Como decíamos, del filme de Gordon se ha dicho que forma parte de la escena experimental de la nueva cinematografía transgresora y feminista de los ochenta. Pero, más allá de esto, destaca otra cosa: la singularidad de la presencia de Nan Goldin en ella, la actuación de Cookie Mueller, musa y ‘dreamlander’ de John Waters, y el guion de una Kathy Acker, poeta punk y activista, absolutamente hipnotizada por Samuel Beckett. Pero, por Dios, ¿qué hacen todas ellas aquí reunidas en una ‘neo-noir’?

$!Tanto Acker como Mueller retratan con escepticismo la desafección de la sociedad estadounidense del siglo pasado.

De la amistad entre Cookie Mueller y Nan Goldin una se entera con rigor a través de un texto recogido en ‘Caminar por aguas cristalinas en una piscina pintada de negro’ (tres editores, 2024). En él se narra un viaje de ambas a Nueva Orleans, y el pretexto de la aventura no es otro que curar la herida de amor que Mueller padece. Igualmente sabemos de ese entenderse gracias a las fotografías que Goldin tomase de Dorothy Karen “Cookie” Mueller a lo largo de los años. La mirada de reconocimiento entre Goldin y Acker me es incierta, y quizá se deba a un salto generacional o a una cuestión de intereses: mientras una Cookie madura estaba instalada en el East Village, Acker paseaba su juventud por la ciudad. Lo que sí es verdad es que Mueller y Acker se encontraron el 14 de febrero de 1980 en una ‘performance’ de un amigo común: Gary Indiana. Bajo pretextos distintos, aquella noche las convocó la idea que cada una tenía del amor: la escritura con el cuerpo, en el caso de Mueller (“¿Acaso la única forma de curar un corazón roto es el paso del tiempo? El tiempo tardaba demasiado. Estaría muerta para cuando dejase de sentir dolor”), y desde el cuerpo, para Acker (“Odio sentir más dolor solo por haber sentido tantísimo dolor”).
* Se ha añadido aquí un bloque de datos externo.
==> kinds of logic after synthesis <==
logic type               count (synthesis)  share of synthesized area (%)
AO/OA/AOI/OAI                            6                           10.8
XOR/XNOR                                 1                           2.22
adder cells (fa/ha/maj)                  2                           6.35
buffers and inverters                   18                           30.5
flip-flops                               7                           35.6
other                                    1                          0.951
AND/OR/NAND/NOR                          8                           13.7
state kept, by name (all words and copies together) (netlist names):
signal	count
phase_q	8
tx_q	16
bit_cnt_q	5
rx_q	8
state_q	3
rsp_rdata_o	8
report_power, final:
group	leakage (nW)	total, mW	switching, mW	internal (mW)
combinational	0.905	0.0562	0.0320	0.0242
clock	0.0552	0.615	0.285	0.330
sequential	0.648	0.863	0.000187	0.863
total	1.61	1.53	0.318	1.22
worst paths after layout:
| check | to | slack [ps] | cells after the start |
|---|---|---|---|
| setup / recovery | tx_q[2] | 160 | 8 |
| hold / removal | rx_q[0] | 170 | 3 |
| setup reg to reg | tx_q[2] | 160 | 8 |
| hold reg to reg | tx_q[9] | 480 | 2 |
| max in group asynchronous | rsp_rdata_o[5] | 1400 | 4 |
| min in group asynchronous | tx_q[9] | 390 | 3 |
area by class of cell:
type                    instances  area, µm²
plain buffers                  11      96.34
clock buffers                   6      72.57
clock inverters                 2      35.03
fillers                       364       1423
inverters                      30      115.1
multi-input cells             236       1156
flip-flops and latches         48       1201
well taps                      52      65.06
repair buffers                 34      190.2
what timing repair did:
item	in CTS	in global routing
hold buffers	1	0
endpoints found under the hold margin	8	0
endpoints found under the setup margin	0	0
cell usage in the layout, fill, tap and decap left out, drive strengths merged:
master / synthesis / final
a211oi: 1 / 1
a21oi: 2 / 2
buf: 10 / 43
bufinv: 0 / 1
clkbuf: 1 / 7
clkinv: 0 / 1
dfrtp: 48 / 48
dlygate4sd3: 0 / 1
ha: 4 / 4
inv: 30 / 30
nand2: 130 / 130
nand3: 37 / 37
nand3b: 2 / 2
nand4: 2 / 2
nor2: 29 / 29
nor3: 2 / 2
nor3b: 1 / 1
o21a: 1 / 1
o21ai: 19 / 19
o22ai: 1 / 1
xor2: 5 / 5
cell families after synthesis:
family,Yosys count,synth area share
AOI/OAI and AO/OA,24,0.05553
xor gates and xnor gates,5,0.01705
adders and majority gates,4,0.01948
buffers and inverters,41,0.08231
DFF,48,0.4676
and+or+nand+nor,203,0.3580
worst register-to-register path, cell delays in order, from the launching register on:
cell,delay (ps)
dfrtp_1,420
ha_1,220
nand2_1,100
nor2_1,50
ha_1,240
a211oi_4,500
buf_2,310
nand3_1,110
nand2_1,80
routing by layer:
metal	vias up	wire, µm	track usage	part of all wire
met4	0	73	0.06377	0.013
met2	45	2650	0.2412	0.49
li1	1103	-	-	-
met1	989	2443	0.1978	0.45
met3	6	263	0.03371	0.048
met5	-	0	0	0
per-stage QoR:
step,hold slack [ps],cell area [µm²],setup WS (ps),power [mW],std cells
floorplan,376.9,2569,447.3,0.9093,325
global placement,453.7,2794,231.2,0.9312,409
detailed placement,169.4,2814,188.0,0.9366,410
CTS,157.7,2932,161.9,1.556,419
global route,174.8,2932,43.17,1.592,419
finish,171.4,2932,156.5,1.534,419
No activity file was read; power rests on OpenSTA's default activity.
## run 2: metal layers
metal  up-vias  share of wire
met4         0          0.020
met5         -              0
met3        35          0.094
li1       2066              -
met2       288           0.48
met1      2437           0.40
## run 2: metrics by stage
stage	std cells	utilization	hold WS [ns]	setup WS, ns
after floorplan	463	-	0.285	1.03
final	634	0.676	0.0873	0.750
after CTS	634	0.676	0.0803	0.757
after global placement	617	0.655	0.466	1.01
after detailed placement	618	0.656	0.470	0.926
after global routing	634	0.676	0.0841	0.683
File: config.mk
export PLATFORM = sky130hd
export DESIGN_NAME = capture_readout
export DESIGN_NICKNAME = d
export VERILOG_FILES = /design/src/rtl/capture_readout.sv
export SDC_FILE = /design/constraint.sdc
export NUM_CORES = 1
export LEC_CHECK = 0
export CORE_MARGIN = 4
export CORE_UTILIZATION = 44
export CTS_BUF_LIST = sky130_fd_sc_hd__clkbuf_2 sky130_fd_sc_hd__clkbuf_4 sky130_fd_sc_hd__clkbuf_8
export DETAILED_ROUTE_END_ITERATION = 8
export GPL_TIMING_DRIVEN = 0
export PLACE_DENSITY = 0.74
export SYNTH_ARGS = -nofsm -noshare
export SYNTH_HDL_FRONTEND = slang
export SYNTH_SLANG_ARGS = --single-unit
File: constraint.sdc
create_clock -name CLK -period 2.9 [get_ports CLK]
set_clock_uncertainty 0.15 [all_clocks]
set_input_delay 0.725 -clock CLK [delete_from_list [all_inputs] [get_ports CLK]]
set_output_delay 0.725 -clock CLK [all_outputs]
set_load 0.1 [all_outputs]
File: src/rtl/capture_readout.sv
// Streams a finished capture from the sample RAM to the MCU bus, starting Pre_Trig samples before the trigger.
// Optional macro READOUT_CHECKSUM_EN adds an 8-bit running checksum output of the consumed samples.
module capture_readout #(
  parameter int unsigned ADDR_W  = 18,
  parameter int unsigned RAM_LAT = 1
) (
  input  logic              CLK,
  input  logic              RST,
  input  logic              Write_Ready,
  input  logic [ADDR_W-1:0] Trig_Addr,
  input  logic [ADDR_W-1:0] Pre_Trig,
  input  logic [ADDR_W-1:0] Read_Len,
  input  logic              Read_Start,
  input  logic              Read_Req,
  input  logic [7:0]        RAM_DATA_A,
  input  logic [7:0]        RAM_DATA_B,
  output logic [ADDR_W-1:0] RAM_Addr,
  output logic              RAM_RD,
  output logic [7:0]        DATA_OUT_A,
  output logic [7:0]        DATA_OUT_B,
  output logic              Data_Valid,
  output logic              Busy,
`ifdef READOUT_CHECKSUM_EN
  output logic [7:0]        Checksum,
`endif
  output logic              Read_Done
);

  typedef enum logic [2:0] {
    S_IDLE, S_WAIT_WR, S_LOAD, S_FETCH, S_WAIT_RAM, S_HOLD, S_DONE
  } state_t;

  state_t            state_q, state_d;
  logic [ADDR_W-1:0] addr_q, addr_d;
  logic [ADDR_W-1:0] remain_q, remain_d;
  logic [ADDR_W-1:0] ram_addr_q, ram_addr_d;
  logic [1:0]        lat_q, lat_d;
  logic [7:0]        data_a_q, data_a_d, data_b_q, data_b_d;
  logic              ram_rd_q, ram_rd_d;
  logic              valid_q, valid_d;
  logic              busy_q, busy_d;
  logic              done_q, done_d;

  always_comb begin
    state_d  = state_q;
    addr_d   = addr_q;
    remain_d = remain_q;
    lat_d    = lat_q;
    data_a_d = data_a_q;
    data_b_d = data_b_q;

    case (state_q)
      S_IDLE, S_DONE: begin
        if (Read_Start) state_d = Write_Ready ? S_LOAD : S_WAIT_WR;
      end
      S_WAIT_WR: begin
        if (Write_Ready) state_d = S_LOAD;
      end
      S_LOAD: begin
        addr_d   = Trig_Addr - Pre_Trig;
        remain_d = Read_Len;
        state_d  = (Read_Len == '0) ? S_DONE : S_FETCH;
      end
      S_FETCH: begin
        lat_d   = '0;
        state_d = S_WAIT_RAM;
      end
      S_WAIT_RAM: begin
        if (lat_q == 2'(RAM_LAT - 1)) begin
          data_a_d = RAM_DATA_A;
          data_b_d = RAM_DATA_B;
          state_d  = S_HOLD;
        end else begin
          lat_d = lat_q + 2'd1;
        end
      end
      S_HOLD: begin
        if (Read_Req) begin
          addr_d   = addr_q + ADDR_W'(1);
          remain_d = remain_q - ADDR_W'(1);
          state_d  = (remain_q == ADDR_W'(1)) ? S_DONE : S_FETCH;
        end
      end
      default: state_d = S_IDLE;
    endcase

    // A new capture overwrites the RAM under us: abandon, keep the last shown sample
    if (!Write_Ready && (state_q inside {S_LOAD, S_FETCH, S_WAIT_RAM, S_HOLD})) begin
      state_d  = S_IDLE;
      data_a_d = data_a_q;
      data_b_d = data_b_q;
    end

    ram_rd_d   = (state_d == S_FETCH);
    ram_addr_d = (state_d == S_FETCH) ? addr_d : ram_addr_q;
    valid_d    = (state_d == S_HOLD);
    busy_d     = (state_d inside {S_WAIT_WR, S_LOAD, S_FETCH, S_WAIT_RAM, S_HOLD});
    done_d     = (state_d == S_DONE);
  end

  always_ff @(posedge CLK) begin
    if (RST) begin
      state_q    <= S_IDLE;
      addr_q     <= '0;
      remain_q   <= '0;
      ram_addr_q <= '0;
      lat_q      <= '0;
      data_a_q   <= '0;
      data_b_q   <= '0;
      ram_rd_q   <= 1'b0;
      valid_q    <= 1'b0;
      busy_q     <= 1'b0;
      done_q     <= 1'b0;
    end else begin
      state_q    <= state_d;
      addr_q     <= addr_d;
      remain_q   <= remain_d;
      ram_addr_q <= ram_addr_d;
      lat_q      <= lat_d;
      data_a_q   <= data_a_d;
      data_b_q   <= data_b_d;
      ram_rd_q   <= ram_rd_d;
      valid_q    <= valid_d;
      busy_q     <= busy_d;
      done_q     <= done_d;
    end
  end

  assign RAM_Addr   = ram_addr_q;
  assign RAM_RD     = ram_rd_q;
  assign DATA_OUT_A = data_a_q;
  assign DATA_OUT_B = data_b_q;
  assign Data_Valid = valid_q;
  assign Busy       = busy_q;
  assign Read_Done  = done_q;

`ifdef READOUT_CHECKSUM_EN
  logic [7:0] checksum_q, checksum_d;
  logic       accept_c;

  // Sum of both channels of every sample the consumer actually took
  always_comb begin
    accept_c   = (state_q == S_HOLD) && Read_Req && Write_Ready;
    checksum_d = checksum_q;
    if (state_q == S_LOAD)  checksum_d = '0;
    else if (accept_c)      checksum_d = checksum_q + data_a_q + data_b_q;
  end

  always_ff @(posedge CLK) begin
    if (RST) checksum_q <= '0;
    else     checksum_q <= checksum_d;
  end

  assign Checksum = checksum_q;
`else
  // Checksum hardware not built
`endif

endmodule
## After elaboration in Yosys (flattened, before gate mapping)

Cells that the tools add are included.

- Output and inout bits: 38
- Bits of input ports: 75
- Memories kept: 0
- Bits in read-only memories: 0
- Register bits: 79
- Memory bits (writable): 0
- Bits in latches: 0

- Bitwise gates (word level): 1
- Div/mod/pow operators: 0
- Mux-type cells: 15
- Multipliers: 0
- Eq/ne operators: 15
- Magnitude comparators: 0
- Add/subtract/negate cells: 4
- Shifts and indexed selects: 0
- Reductions and logical operators: 13

Operators by type and width:

| kind | number |
|---|---|
| case mux 18 bit (2 select lines) | 2 |
| 2-to-1 mux 18 bit | 2 |
| 2-to-1 mux 3 bit | 7 |
| adder 18 x 1 -> 18 bit (second input constant) | 1 |
| equality test 18 x 1 -> 1 bit (second input constant) | 1 |
| equality test 3 bit (second input constant) | 6 |
| logical NOT 18 bit | 1 |
| case mux 3 bit (6 select lines) | 1 |
| subtractor 18 x 1 -> 18 bit (second input constant) | 1 |
| subtractor 18 bit | 1 |
| equality test 3 x 2 -> 1 bit (second input constant) | 4 |
| equality test 3 x 1 -> 1 bit (second input constant) | 2 |
| nonzero test 5 bit | 1 |
| 2-to-1 mux 2 bit | 2 |
| inequality test 2 bit (second input constant) | 2 |
| case mux 2 bit (2 select lines) | 1 |
| AND reduction 2 bit | 2 |
| nonzero test 2 bit | 2 |
| nonzero test 4 bit | 1 |
| logical NOT 3 bit | 1 |
| AND reduction 3 bit | 1 |
| adder 2 x 1 -> 2 bit (second input constant) | 1 |
| logical NOT 2 bit | 1 |
| OR reduction 2 bit | 1 |
| other kinds (3) | 3 |

## Longest topological paths before layout

Gate-level depths: netlist of the first run.

- Word-level depth: 7
- Depth in mapped cells: 11
- Gate-level depth less buffers: 11

## Worst setup path before layout of the first run

OpenSTA, ideal clock, no wires.

- Kind: input to register
- Start point: input Pre_Trig[4]
- End point: register ram_addr_q[9], in the netlist RAM_Addr[9]
- Required time: 2.604 ns
- Stages: 9
- Setup slack: -0.053 ns
- Arrival time: 2.657 ns
- Library setup time: 0.146 ns
- Cell sequence: inv_1 ha_1 a21o_1 a211o_1 o21ai_0 o21ai_0 xor2_1 a221oi_1 a211oi_2

- Longest elaborated chain between the ends: 2

Ends and longest elaborated chain:

| element | line | source |
|---|---|---|
| start: declaration | 11 | `input logic [ADDR_W-1:0] Pre_Trig,` |
| subtractor 18 bit | 60 | `addr_d = Trig_Addr - Pre_Trig;` |
| case mux 18 bit (2 select lines) | 52 | `case (state_q)` |
| end signal: assignment | 118 | `ram_addr_q <= ram_addr_d;` |
| end: declaration | 36 | `logic [ADDR_W-1:0] ram_addr_q, ram_addr_d;` |

No other way between the ends.
A chain may end at the register's enable or synchronous reset.

## Worst setup path in the final report of the first run

- Start point: input Pre_Trig[11]
- End point: register ram_addr_q[15], in the netlist RAM_Addr[15]

The elaborated chain is that of the path after synthesis.

==> results of run 1 <==
-- cells in the mapped netlist, types with 7 or more instances --
master and instances:
sky130_fd_sc_hd__a21oi_1 63, sky130_fd_sc_hd__nand2b_1 8, sky130_fd_sc_hd__dfxtp_1 79, sky130_fd_sc_hd__nor4_1 9, sky130_fd_sc_hd__a211oi_2 19, sky130_fd_sc_hd__a211oi_1 8, sky130_fd_sc_hd__xnor2_1 9, sky130_fd_sc_hd__nand3_1 12
sky130_fd_sc_hd__xor2_1 7, sky130_fd_sc_hd__nor2_1 82, sky130_fd_sc_hd__nand2_1 79, sky130_fd_sc_hd__nand4_1 8, sky130_fd_sc_hd__inv_1 32, sky130_fd_sc_hd__ha_1 21, sky130_fd_sc_hd__o21ai_0 39, sky130_fd_sc_hd__clkbuf_1 28
sky130_fd_sc_hd__nor3_1 15
-- power by group through the flow --
stage               combinational [mW]  clock [mW]  sequential (mW)
floorplan                        0.655           0             1.60
global placement                  1.32           0             1.29
detailed placement                1.35           0             1.30
CTS                               1.38       0.808             1.27
global route                      1.53       0.859             1.29
finish                            1.42       0.794             1.27
-- state kept, by name, indices dropped and copies added, names as in the netlist --
signal	count
RAM_Addr	18
state_q	3
Busy	1
DATA_OUT_B	8
DATA_OUT_A	8
RAM_RD	1
addr_q	18
lat_q	2
Read_Done	1
Data_Valid	1
remain_q	18
-- stage by stage --
stage	cell area (sq um)	std cells	TNS [ns]	hold slack, ns	worst slack (ns)
3_3_place_gp	6040	870	-12.56	0.292	-0.765
5_1_grt	6450	889	-0.164	0.328	-0.0691
4_1_cts	6310	884	0	0.310	0.0175
3_5_place_dp	6040	870	-13.98	0.299	-0.761
6_report	6450	889	0	0.306	0.0574
2_1_floorplan	4750	622	0	0.299	0.0784
-- layer usage --
layer | part of all wire | global-route usage | vias up | routed length, um
met3 | 0.081 | 0.0614 | 25 | 1130
met2 | 0.48 | 0.377 | 200 | 6760
li1 | - | - | 2478 | -
met4 | 0.016 | 0.0552 | 0 | 223
met1 | 0.42 | 0.261 | 2379 | 5860
met5 | 0 | 0 | - | 0
-- area by class of cell --
| type | instances | area share |
|---|---|---|
| well taps | 136 | 0.0264 |
| clock inverters | 2 | 0.00213 |
| flip-flops and latches | 79 | 0.245 |
| repair buffers | 119 | 0.183 |
| clock buffers | 14 | 0.0279 |
| multi-input cells | 475 | 0.473 |
| inverters | 33 | 0.0192 |
| plain buffers | 31 | 0.0231 |
-- worst paths after layout --
| check | startpoint | to | slack (ns) | cells after the start |
|---|---|---|---|---|
| worst min register to register | DATA_OUT_A[1]$_SDFFE_PP0P_ | DATA_OUT_A[1]$_SDFFE_PP0P_ | 0.31 | 2 |
| worst max register to register | state_q[1]$_SDFF_PP0_ | RAM_Addr[16]$_SDFFE_PP0P_ | 0.27 | 8 |
| worst min-delay path | DATA_OUT_A[1]$_SDFFE_PP0P_ | DATA_OUT_A[1]$_SDFFE_PP0P_ | 0.31 | 2 |
| worst max-delay path | Pre_Trig[11] | RAM_Addr[15]$_SDFFE_PP0P_ | 0.06 | 9 |
-- cell families after synthesis --
group / count (synthesis) / synth area share
AND/OR/NAND/NOR: 244 / 0.238
AO/OA/AOI/OAI: 187 / 0.267
multiplexers: 6 / 0.0126
XOR/XNOR: 16 / 0.0295
flip-flops: 79 / 0.333
adder cells (fa/ha/maj): 22 / 0.0595
buffers and inverters: 68 / 0.0603
-- worst min-delay path, delay by kind of cell, from the launching register on --
kind	cells	cell delay [ns]
flops	1	0.31
compound gates	1	0.05
simple gates	1	0.05
-- what timing repair did --
action | 4_1_cts | 5_1_grt
gates resized for setup | 23 | 27
setup buffers | 2 | 5
endpoints found under the setup margin | 20 | 12
pin swaps | 11 | 15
Kathy Acker está obsesionada con la mirada masculina, también, como Cookie Mueller, se llama “Karen”, envía sus obras a las bravas y por correo a quien conoce y aspira a encontrar una cavidad tan profunda como la fosa de las Marianas para arrojar el cuerpo literario de su madre. Mueller busca el amor e intuye que puede alojarse en cualquier cuerpo, huye de su familia, se echa a los brazos de sus amigas, escribe cuando puede, lee lo escrito cuando le dan pie y tiene un hijo: Max. Las dos stripper, las dos abandonaron a sus padres, las dos arrasadas por la enfermedad.

Tanto la Acker de “Grandes esperanzas” (Malas Tierras, 2020) como la Mueller del libro citado vivieron la escritura desde una lógica que se modula a través del estilo. Sus formas de abordar la creación literaria son distintas, pese a que existan algunas aproximaciones similares. como, por ejemplo, la obsesión por plasmar su entusiasmo (a rachas) por la ciudad de Nueva York. Para Acker, la escritura siempre tendrá que ver con dos tótems: por un lado, con el futuro; por el otro, con lo que ella misma denomina la ‘consciencia’; una voluntad de ‘matar’ a la madre a través del texto: “La imagen que tengo de mi madre es el origen de mi creatividad”. La voluntad creativa de Mueller no opera exactamente así, es más nítida, pese a que la sequedad sea la misma: “Muy temprano aprendí que la escritura era algo pesado para el cuerpo, que la sangre se enfría y es difícil mantener la circulación ante una máquina de escribir, que las rodillas se solidifican como si fueran cemento y que el culo se funde con la silla. Pese a esto seguí escribiendo”.

(Mientras escribo esto, me detengo, pienso: “Ojalá Nan Goldin las hubiese fotografiado juntas. Ojalá Nueva Orleans con la Acker”).